[Dataset records]:
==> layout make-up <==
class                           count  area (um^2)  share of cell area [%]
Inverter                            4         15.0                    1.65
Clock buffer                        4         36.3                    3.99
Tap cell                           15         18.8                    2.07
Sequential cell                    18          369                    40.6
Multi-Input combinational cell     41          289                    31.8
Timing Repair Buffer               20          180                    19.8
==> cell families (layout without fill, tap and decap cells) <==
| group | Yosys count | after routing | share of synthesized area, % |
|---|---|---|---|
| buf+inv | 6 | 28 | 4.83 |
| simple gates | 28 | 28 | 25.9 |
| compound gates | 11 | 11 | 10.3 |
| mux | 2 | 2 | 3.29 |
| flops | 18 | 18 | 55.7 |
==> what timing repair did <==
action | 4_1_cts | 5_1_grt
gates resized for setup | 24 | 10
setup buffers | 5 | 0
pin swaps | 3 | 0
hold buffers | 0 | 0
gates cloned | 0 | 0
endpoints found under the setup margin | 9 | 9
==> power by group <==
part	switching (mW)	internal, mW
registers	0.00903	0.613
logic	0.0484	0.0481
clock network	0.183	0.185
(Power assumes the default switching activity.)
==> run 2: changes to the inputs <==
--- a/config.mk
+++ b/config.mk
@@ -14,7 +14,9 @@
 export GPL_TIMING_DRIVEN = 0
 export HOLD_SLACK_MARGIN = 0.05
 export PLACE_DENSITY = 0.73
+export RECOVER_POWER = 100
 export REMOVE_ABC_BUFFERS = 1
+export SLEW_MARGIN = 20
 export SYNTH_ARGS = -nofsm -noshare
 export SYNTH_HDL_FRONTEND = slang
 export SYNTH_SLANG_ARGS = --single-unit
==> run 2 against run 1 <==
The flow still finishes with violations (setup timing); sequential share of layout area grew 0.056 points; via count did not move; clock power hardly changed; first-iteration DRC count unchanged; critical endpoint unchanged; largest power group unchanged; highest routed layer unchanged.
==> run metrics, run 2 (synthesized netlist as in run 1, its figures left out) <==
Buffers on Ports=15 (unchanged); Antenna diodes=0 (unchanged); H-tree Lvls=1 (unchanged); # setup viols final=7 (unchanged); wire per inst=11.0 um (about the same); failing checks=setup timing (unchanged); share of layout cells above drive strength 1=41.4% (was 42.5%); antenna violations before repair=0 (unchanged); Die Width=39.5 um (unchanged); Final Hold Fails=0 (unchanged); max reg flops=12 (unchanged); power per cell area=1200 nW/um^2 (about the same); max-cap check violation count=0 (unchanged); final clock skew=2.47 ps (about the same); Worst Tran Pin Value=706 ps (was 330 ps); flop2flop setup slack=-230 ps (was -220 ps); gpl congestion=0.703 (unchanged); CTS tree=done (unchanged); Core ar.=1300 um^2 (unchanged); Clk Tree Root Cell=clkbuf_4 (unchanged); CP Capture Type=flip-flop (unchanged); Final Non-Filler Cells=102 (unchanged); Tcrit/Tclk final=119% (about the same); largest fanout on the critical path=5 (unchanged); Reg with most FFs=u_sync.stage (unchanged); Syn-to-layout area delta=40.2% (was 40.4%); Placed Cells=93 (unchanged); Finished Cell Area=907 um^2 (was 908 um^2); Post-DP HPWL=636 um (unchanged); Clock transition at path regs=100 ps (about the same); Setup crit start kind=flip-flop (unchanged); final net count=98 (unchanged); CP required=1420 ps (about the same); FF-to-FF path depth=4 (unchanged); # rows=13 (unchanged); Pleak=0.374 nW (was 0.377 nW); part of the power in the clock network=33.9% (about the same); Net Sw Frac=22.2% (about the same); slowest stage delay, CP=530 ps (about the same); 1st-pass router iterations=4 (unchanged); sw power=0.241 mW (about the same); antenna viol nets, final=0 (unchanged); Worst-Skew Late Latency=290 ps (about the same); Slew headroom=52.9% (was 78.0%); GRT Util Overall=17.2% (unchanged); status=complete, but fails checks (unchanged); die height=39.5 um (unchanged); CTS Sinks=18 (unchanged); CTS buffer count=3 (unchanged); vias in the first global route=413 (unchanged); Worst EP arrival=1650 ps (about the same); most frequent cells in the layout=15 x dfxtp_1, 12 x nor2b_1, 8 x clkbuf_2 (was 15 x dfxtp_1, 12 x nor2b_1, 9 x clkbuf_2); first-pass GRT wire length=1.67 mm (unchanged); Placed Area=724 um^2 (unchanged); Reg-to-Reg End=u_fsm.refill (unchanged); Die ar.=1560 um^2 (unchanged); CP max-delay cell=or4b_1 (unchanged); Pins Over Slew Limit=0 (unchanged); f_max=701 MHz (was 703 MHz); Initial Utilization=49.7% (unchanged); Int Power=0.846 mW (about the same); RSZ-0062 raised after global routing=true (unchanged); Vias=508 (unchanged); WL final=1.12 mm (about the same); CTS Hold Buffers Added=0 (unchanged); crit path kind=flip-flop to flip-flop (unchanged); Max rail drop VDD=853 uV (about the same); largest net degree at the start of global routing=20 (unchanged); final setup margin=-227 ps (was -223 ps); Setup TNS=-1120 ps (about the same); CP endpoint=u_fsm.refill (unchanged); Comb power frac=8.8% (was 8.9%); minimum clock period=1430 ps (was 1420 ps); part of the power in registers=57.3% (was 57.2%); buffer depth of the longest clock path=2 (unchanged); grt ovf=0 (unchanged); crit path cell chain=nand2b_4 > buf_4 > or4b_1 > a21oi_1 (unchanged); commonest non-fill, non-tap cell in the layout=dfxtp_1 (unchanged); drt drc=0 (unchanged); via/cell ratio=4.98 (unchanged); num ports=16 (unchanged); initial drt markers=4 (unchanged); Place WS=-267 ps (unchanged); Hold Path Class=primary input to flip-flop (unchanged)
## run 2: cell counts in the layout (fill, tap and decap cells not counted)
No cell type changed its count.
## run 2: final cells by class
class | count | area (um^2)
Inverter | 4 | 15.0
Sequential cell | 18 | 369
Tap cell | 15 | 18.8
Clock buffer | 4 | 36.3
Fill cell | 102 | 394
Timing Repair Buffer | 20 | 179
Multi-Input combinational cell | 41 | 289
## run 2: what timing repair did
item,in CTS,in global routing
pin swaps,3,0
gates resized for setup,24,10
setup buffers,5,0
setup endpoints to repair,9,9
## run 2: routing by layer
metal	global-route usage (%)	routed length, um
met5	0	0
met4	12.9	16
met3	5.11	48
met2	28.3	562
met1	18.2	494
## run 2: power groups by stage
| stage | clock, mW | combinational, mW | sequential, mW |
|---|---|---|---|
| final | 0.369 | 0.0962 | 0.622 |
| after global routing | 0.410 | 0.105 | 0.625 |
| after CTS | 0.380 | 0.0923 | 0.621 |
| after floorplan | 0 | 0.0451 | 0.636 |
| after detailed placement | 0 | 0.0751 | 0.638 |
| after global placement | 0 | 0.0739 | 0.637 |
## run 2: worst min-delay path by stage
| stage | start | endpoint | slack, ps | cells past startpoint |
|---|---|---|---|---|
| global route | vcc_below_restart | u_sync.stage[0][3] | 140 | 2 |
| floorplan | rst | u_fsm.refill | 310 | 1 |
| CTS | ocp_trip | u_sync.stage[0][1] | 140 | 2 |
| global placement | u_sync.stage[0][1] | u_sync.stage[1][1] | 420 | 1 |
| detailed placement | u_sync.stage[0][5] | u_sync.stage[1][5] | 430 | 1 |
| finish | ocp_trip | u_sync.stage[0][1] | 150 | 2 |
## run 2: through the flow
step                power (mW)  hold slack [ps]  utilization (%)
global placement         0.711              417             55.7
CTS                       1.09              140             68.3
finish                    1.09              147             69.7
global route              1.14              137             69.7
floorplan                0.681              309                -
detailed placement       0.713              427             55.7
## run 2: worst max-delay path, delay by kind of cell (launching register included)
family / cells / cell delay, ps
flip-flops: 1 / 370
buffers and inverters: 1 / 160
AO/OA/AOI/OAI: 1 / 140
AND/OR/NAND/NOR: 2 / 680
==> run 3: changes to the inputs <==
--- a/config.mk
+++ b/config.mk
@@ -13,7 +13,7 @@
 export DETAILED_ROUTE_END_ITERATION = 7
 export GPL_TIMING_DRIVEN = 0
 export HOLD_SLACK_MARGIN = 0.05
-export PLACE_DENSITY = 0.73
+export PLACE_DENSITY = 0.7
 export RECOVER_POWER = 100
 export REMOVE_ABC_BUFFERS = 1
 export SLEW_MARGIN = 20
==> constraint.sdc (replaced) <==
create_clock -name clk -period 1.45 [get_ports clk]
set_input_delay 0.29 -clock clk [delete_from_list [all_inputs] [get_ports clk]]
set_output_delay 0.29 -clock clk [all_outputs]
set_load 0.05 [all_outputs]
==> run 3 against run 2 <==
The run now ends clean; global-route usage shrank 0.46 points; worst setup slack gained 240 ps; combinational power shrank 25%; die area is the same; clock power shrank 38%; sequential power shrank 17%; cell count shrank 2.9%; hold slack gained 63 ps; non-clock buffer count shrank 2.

[What the task asks]: Scan the lines above for the word "Multi" and copy every one where it occurs.

[Answer section]:
Multi-Input combinational cell     41          289                    31.8
Multi-Input combinational cell | 41 | 289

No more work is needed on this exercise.